EXERCISE BRIEF
Look through the records below for the line with "dfrtp: 37 / 926" and the line with "met2,1570,0.217", then return those lines and all lines between, exactly.

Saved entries
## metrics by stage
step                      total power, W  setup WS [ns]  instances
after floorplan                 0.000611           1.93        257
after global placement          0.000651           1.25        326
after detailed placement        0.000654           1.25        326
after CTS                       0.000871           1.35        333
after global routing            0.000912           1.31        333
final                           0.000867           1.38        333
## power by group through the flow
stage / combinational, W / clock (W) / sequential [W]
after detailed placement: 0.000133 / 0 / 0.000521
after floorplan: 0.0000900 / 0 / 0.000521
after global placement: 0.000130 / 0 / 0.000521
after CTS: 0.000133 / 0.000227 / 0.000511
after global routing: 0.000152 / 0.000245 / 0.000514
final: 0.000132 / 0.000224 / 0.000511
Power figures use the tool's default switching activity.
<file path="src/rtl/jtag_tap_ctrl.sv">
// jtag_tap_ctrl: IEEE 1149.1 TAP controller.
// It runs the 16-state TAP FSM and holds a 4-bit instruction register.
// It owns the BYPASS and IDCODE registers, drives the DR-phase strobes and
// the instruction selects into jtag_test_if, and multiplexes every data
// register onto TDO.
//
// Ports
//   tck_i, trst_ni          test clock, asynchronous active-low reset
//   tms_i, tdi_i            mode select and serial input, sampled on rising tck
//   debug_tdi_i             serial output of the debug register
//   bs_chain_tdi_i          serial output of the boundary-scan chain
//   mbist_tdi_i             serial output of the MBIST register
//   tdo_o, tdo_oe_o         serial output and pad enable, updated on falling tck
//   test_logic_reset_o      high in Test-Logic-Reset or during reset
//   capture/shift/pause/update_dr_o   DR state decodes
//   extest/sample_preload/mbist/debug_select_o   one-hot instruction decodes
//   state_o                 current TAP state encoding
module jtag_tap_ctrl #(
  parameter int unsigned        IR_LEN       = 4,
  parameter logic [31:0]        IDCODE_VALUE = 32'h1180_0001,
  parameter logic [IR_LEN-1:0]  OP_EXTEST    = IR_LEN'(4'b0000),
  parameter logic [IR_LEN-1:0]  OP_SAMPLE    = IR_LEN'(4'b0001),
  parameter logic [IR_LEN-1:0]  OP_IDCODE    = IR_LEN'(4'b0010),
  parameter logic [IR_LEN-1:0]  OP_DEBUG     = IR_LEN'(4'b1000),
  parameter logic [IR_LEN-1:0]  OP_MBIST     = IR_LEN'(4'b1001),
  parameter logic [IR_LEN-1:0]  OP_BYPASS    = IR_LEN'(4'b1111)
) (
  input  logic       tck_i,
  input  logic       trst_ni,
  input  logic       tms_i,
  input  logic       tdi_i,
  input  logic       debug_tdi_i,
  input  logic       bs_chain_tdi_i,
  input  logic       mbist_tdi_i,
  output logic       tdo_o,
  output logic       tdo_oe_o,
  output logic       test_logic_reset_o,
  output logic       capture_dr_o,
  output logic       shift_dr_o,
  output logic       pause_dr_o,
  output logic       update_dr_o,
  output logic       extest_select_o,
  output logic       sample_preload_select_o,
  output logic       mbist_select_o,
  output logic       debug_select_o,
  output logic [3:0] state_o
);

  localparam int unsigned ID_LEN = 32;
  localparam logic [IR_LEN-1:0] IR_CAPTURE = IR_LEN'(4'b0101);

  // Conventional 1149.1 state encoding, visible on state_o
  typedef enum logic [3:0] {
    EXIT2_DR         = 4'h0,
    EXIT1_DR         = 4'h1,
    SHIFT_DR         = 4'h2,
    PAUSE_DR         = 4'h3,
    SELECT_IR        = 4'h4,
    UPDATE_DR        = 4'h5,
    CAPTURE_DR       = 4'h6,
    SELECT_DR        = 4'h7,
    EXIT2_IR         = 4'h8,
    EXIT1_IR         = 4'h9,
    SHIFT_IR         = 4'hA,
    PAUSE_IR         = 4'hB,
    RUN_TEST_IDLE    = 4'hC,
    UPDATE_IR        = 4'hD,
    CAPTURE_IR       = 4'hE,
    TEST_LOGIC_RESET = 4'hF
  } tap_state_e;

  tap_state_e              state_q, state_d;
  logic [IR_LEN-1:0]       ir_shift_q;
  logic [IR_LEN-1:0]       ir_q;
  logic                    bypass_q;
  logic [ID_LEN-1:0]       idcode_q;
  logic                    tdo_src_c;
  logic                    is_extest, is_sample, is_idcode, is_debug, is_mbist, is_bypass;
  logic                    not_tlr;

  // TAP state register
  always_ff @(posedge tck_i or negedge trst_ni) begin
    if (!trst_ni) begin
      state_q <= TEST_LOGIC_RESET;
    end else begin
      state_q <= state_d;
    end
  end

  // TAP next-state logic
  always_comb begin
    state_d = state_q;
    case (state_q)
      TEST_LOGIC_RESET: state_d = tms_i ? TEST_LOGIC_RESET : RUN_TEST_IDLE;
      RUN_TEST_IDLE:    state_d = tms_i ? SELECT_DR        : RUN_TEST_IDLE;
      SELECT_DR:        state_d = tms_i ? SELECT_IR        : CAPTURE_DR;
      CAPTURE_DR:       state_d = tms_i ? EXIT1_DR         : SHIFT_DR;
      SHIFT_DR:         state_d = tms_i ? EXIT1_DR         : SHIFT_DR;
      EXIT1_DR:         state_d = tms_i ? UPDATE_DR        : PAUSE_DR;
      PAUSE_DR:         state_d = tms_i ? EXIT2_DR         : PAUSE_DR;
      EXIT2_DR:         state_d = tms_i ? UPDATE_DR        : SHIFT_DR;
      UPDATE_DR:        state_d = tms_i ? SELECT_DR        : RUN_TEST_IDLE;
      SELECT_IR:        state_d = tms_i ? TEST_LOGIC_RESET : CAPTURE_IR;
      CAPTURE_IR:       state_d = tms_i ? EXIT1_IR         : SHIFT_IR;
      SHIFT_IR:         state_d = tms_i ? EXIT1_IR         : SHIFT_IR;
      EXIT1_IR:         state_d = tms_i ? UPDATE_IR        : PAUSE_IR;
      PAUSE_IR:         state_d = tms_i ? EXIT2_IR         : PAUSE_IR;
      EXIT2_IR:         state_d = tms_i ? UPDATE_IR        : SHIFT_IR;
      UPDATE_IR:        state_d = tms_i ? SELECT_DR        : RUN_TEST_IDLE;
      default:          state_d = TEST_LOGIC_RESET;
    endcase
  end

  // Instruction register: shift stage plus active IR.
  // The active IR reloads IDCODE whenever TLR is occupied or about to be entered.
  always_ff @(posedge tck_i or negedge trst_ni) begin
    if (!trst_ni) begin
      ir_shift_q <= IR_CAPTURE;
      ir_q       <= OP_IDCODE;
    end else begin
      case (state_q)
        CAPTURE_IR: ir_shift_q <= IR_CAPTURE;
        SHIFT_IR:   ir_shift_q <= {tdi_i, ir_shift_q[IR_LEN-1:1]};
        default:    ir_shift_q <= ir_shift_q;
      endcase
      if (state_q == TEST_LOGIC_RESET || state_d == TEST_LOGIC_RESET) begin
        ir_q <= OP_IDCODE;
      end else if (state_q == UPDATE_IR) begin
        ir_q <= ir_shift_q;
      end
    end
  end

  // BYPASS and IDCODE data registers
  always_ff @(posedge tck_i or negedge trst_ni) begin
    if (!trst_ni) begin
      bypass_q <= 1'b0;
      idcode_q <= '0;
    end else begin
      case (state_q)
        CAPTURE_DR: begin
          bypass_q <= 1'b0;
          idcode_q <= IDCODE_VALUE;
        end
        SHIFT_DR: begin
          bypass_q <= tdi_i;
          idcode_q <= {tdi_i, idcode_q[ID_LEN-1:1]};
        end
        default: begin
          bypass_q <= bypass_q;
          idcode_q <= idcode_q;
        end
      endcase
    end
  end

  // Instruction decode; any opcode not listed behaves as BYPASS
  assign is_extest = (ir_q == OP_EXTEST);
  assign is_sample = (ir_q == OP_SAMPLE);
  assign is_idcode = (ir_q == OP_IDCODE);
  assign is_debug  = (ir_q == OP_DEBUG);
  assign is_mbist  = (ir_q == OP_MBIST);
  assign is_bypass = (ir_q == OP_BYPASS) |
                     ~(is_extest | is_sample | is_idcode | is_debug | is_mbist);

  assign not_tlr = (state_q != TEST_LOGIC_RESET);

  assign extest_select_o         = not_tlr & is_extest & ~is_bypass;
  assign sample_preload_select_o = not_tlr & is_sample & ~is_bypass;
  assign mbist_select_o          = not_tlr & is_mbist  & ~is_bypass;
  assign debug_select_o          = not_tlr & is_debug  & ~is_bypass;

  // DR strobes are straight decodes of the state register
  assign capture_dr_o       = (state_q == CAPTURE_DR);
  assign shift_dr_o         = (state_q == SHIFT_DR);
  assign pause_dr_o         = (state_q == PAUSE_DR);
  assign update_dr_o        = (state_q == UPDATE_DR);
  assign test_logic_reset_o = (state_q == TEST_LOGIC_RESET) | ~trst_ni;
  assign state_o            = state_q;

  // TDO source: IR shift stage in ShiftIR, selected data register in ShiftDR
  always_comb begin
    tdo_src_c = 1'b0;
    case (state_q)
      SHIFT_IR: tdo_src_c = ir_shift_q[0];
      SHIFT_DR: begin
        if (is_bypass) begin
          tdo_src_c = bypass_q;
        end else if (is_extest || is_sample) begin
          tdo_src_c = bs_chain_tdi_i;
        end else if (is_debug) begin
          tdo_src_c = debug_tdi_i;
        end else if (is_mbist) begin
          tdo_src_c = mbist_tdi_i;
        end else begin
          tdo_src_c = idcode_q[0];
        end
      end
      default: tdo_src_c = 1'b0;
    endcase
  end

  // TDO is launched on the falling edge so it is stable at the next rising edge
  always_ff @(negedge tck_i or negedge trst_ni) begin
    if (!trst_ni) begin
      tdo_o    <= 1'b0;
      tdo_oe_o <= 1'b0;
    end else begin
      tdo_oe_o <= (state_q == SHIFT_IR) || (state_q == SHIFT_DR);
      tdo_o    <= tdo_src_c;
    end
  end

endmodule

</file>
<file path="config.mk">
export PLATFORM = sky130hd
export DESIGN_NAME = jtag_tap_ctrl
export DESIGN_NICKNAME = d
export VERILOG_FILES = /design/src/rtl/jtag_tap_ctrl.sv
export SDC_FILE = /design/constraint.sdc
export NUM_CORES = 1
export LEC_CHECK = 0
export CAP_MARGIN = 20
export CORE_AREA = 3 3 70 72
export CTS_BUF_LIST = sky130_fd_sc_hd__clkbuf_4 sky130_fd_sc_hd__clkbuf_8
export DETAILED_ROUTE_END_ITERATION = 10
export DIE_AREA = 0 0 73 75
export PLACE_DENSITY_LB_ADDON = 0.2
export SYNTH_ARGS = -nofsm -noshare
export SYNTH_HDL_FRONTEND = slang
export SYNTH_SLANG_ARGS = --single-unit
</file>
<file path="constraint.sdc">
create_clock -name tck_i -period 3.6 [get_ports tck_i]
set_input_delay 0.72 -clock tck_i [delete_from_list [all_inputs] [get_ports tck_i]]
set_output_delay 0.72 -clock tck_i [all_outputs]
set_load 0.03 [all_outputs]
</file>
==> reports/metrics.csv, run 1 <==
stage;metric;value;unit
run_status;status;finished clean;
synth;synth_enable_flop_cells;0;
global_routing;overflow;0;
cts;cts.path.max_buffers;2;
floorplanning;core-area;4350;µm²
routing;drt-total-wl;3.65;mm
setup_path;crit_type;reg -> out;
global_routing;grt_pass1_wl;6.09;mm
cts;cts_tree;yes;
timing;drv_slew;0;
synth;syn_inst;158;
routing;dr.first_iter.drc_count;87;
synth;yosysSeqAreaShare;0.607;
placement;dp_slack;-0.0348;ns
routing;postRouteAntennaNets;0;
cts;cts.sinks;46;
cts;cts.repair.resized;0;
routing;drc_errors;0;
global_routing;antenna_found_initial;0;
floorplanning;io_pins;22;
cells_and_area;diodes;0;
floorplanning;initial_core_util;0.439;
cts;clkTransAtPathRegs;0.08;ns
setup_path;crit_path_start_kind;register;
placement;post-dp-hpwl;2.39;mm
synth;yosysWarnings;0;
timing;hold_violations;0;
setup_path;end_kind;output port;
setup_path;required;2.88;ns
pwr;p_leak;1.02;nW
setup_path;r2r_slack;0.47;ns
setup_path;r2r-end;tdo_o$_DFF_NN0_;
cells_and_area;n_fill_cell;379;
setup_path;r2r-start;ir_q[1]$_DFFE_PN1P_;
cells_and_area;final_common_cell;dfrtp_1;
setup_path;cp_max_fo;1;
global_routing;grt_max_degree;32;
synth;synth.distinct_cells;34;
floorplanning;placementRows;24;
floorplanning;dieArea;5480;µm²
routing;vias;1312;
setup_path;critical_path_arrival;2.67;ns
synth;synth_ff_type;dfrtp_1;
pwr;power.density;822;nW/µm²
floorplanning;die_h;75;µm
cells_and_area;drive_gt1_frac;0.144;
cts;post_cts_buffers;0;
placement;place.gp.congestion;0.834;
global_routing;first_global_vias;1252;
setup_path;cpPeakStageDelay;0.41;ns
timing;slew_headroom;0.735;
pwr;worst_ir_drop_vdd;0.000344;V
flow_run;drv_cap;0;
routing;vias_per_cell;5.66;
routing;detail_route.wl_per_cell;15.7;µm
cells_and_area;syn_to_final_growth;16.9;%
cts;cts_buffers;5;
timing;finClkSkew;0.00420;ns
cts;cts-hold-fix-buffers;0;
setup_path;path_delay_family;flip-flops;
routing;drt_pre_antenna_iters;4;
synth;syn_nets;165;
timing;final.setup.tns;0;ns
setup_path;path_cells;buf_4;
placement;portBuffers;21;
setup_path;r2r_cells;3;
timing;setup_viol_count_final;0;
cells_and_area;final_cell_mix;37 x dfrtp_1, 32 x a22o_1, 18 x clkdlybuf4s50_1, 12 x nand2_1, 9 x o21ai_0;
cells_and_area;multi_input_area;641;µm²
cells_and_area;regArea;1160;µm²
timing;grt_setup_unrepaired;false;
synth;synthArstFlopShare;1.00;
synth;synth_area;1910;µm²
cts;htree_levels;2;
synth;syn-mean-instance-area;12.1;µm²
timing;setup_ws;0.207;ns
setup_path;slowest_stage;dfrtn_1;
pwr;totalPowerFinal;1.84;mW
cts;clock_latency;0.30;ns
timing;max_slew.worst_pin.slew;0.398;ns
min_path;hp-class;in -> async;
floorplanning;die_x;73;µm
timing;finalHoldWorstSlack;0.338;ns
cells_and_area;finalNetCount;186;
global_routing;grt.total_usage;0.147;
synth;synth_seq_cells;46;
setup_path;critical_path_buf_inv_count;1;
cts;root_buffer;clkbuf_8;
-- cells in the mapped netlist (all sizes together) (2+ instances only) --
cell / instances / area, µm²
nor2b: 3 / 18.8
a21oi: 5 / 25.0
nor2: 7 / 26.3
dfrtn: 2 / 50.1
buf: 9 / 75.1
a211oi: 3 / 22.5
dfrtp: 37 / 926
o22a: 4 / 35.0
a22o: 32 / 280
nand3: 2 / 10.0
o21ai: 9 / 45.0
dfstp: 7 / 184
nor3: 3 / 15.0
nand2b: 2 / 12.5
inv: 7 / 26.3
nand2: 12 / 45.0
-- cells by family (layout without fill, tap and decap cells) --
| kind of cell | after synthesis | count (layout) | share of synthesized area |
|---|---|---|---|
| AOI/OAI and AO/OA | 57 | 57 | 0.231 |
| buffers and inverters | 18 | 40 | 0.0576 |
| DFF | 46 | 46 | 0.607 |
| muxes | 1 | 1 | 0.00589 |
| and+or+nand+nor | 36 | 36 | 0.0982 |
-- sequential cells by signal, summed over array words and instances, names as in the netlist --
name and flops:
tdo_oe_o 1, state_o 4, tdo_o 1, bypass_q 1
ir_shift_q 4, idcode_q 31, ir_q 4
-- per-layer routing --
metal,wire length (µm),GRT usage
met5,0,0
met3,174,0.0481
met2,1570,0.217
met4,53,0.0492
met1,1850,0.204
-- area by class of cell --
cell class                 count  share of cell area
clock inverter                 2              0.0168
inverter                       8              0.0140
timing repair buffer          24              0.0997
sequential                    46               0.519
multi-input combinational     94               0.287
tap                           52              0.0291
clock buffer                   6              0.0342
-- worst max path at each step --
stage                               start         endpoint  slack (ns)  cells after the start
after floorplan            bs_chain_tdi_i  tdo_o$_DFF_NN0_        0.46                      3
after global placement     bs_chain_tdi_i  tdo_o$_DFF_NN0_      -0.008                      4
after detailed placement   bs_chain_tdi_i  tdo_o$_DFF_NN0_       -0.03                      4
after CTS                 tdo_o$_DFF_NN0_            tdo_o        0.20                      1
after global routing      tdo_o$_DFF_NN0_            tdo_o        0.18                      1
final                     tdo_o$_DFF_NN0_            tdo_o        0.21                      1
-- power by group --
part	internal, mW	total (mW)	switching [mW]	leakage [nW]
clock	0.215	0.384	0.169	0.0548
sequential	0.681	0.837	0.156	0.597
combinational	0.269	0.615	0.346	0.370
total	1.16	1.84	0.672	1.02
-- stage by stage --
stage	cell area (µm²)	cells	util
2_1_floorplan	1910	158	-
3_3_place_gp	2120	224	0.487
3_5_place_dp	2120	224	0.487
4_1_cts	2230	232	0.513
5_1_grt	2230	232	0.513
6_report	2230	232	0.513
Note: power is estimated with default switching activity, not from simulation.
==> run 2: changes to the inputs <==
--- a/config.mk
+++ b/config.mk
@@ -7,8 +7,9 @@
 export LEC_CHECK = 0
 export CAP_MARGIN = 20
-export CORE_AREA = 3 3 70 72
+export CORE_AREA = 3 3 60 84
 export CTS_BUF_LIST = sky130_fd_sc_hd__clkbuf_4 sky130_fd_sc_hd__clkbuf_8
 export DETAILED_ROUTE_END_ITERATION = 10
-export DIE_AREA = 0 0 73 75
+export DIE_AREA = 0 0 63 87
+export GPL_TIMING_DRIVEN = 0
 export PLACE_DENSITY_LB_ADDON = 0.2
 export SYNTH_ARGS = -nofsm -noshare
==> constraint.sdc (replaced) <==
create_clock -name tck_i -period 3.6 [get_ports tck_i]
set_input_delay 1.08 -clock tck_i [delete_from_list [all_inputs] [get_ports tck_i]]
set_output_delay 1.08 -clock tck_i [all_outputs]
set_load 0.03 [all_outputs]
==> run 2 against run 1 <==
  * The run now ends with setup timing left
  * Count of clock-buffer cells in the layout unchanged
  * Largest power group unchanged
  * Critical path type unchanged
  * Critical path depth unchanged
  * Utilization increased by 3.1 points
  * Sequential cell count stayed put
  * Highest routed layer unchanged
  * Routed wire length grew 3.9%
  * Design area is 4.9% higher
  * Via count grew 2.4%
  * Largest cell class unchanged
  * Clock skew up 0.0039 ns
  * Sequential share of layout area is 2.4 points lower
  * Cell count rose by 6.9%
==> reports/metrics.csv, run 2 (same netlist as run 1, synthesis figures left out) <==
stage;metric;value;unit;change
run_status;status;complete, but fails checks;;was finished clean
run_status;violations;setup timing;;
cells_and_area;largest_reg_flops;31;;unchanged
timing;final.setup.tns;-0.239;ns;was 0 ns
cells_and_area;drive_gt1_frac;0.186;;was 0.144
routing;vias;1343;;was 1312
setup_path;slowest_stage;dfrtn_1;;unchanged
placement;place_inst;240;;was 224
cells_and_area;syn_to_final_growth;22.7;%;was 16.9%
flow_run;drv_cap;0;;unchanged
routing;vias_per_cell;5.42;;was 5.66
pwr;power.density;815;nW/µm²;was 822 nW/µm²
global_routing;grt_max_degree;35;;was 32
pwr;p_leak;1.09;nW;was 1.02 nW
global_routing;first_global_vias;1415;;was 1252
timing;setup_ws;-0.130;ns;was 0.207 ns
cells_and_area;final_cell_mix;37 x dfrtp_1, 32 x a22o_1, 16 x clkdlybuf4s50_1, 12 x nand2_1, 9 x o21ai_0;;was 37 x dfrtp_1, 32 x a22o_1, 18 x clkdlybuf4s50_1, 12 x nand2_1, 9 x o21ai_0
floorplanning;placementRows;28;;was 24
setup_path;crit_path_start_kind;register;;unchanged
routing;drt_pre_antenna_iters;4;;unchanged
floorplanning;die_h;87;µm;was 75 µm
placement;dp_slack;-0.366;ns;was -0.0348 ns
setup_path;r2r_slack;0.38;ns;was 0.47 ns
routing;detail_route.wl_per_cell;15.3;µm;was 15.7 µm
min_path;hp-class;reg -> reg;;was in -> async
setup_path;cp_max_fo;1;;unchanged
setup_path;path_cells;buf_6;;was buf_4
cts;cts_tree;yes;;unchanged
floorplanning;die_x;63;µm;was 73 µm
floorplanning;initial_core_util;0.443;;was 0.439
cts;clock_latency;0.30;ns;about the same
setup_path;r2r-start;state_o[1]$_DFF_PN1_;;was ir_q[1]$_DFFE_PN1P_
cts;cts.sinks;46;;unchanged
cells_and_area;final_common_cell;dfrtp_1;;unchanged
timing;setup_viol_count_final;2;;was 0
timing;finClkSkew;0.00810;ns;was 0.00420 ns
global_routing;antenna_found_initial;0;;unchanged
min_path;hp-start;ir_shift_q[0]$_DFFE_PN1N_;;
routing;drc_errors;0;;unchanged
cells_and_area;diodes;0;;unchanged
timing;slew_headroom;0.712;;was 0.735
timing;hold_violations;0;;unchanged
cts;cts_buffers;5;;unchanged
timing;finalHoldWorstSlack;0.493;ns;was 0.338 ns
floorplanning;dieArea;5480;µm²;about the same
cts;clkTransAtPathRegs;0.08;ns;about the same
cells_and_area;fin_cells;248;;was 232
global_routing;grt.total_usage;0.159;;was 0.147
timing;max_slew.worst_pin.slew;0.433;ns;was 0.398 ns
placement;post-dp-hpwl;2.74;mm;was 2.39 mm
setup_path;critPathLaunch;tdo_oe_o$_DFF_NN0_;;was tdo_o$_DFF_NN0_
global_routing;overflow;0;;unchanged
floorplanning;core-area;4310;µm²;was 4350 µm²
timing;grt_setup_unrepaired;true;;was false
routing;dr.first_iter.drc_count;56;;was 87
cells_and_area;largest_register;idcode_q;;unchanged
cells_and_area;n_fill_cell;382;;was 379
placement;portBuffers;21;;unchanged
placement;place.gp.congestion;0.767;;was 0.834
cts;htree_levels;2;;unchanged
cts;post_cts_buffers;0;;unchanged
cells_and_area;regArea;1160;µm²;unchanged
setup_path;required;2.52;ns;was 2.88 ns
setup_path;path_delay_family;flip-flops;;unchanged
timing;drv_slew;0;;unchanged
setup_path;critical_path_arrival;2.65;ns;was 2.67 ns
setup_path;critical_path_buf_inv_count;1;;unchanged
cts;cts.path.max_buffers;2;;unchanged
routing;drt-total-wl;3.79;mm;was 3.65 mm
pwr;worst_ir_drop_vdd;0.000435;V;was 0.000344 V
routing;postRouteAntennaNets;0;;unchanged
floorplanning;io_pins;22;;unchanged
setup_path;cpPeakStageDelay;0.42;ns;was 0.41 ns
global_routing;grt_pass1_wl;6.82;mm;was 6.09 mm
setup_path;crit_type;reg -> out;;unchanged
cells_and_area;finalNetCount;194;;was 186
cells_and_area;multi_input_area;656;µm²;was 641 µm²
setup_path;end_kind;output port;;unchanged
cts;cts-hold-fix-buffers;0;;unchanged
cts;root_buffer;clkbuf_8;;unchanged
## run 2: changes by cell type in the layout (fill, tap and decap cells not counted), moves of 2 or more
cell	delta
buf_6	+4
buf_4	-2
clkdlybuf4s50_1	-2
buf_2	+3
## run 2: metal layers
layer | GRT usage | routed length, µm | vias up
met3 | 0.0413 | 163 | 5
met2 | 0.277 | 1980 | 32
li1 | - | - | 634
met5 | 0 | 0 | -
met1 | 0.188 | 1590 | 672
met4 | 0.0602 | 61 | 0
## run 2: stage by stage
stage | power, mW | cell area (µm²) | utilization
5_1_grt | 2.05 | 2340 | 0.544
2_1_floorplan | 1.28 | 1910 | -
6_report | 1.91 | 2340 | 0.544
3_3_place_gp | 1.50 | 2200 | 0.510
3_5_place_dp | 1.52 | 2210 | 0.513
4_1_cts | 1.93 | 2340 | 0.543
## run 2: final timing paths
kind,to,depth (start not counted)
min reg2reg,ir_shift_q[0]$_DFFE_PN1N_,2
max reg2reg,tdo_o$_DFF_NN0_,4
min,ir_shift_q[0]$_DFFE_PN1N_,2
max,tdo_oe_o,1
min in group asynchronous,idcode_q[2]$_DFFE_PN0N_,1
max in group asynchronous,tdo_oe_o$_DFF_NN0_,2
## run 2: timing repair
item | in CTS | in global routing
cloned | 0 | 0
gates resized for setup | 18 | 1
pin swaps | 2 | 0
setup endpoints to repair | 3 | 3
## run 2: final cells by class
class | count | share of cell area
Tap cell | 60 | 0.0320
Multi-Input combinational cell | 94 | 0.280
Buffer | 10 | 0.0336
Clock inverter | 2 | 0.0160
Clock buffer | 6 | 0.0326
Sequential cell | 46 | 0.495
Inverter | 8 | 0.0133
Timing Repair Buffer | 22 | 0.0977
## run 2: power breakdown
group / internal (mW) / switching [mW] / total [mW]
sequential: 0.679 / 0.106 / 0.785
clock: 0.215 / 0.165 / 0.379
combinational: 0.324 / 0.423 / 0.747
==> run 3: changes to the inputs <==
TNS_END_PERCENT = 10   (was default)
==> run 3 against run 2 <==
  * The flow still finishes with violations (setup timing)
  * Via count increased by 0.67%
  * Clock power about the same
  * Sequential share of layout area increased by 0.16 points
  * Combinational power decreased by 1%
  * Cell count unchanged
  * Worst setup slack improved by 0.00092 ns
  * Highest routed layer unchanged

RESULT FOR THIS EXERCISE
dfrtp: 37 / 926
o22a: 4 / 35.0
a22o: 32 / 280
nand3: 2 / 10.0
o21ai: 9 / 45.0
dfstp: 7 / 184
nor3: 3 / 15.0
nand2b: 2 / 12.5
inv: 7 / 26.3
nand2: 12 / 45.0
-- cells by family (layout without fill, tap and decap cells) --
| kind of cell | after synthesis | count (layout) | share of synthesized area |
|---|---|---|---|
| AOI/OAI and AO/OA | 57 | 57 | 0.231 |
| buffers and inverters | 18 | 40 | 0.0576 |
| DFF | 46 | 46 | 0.607 |
| muxes | 1 | 1 | 0.00589 |
| and+or+nand+nor | 36 | 36 | 0.0982 |
-- sequential cells by signal, summed over array words and instances, names as in the netlist --
name and flops:
tdo_oe_o 1, state_o 4, tdo_o 1, bypass_q 1
ir_shift_q 4, idcode_q 31, ir_q 4
-- per-layer routing --
metal,wire length (µm),GRT usage
met5,0,0
met3,174,0.0481
met2,1570,0.217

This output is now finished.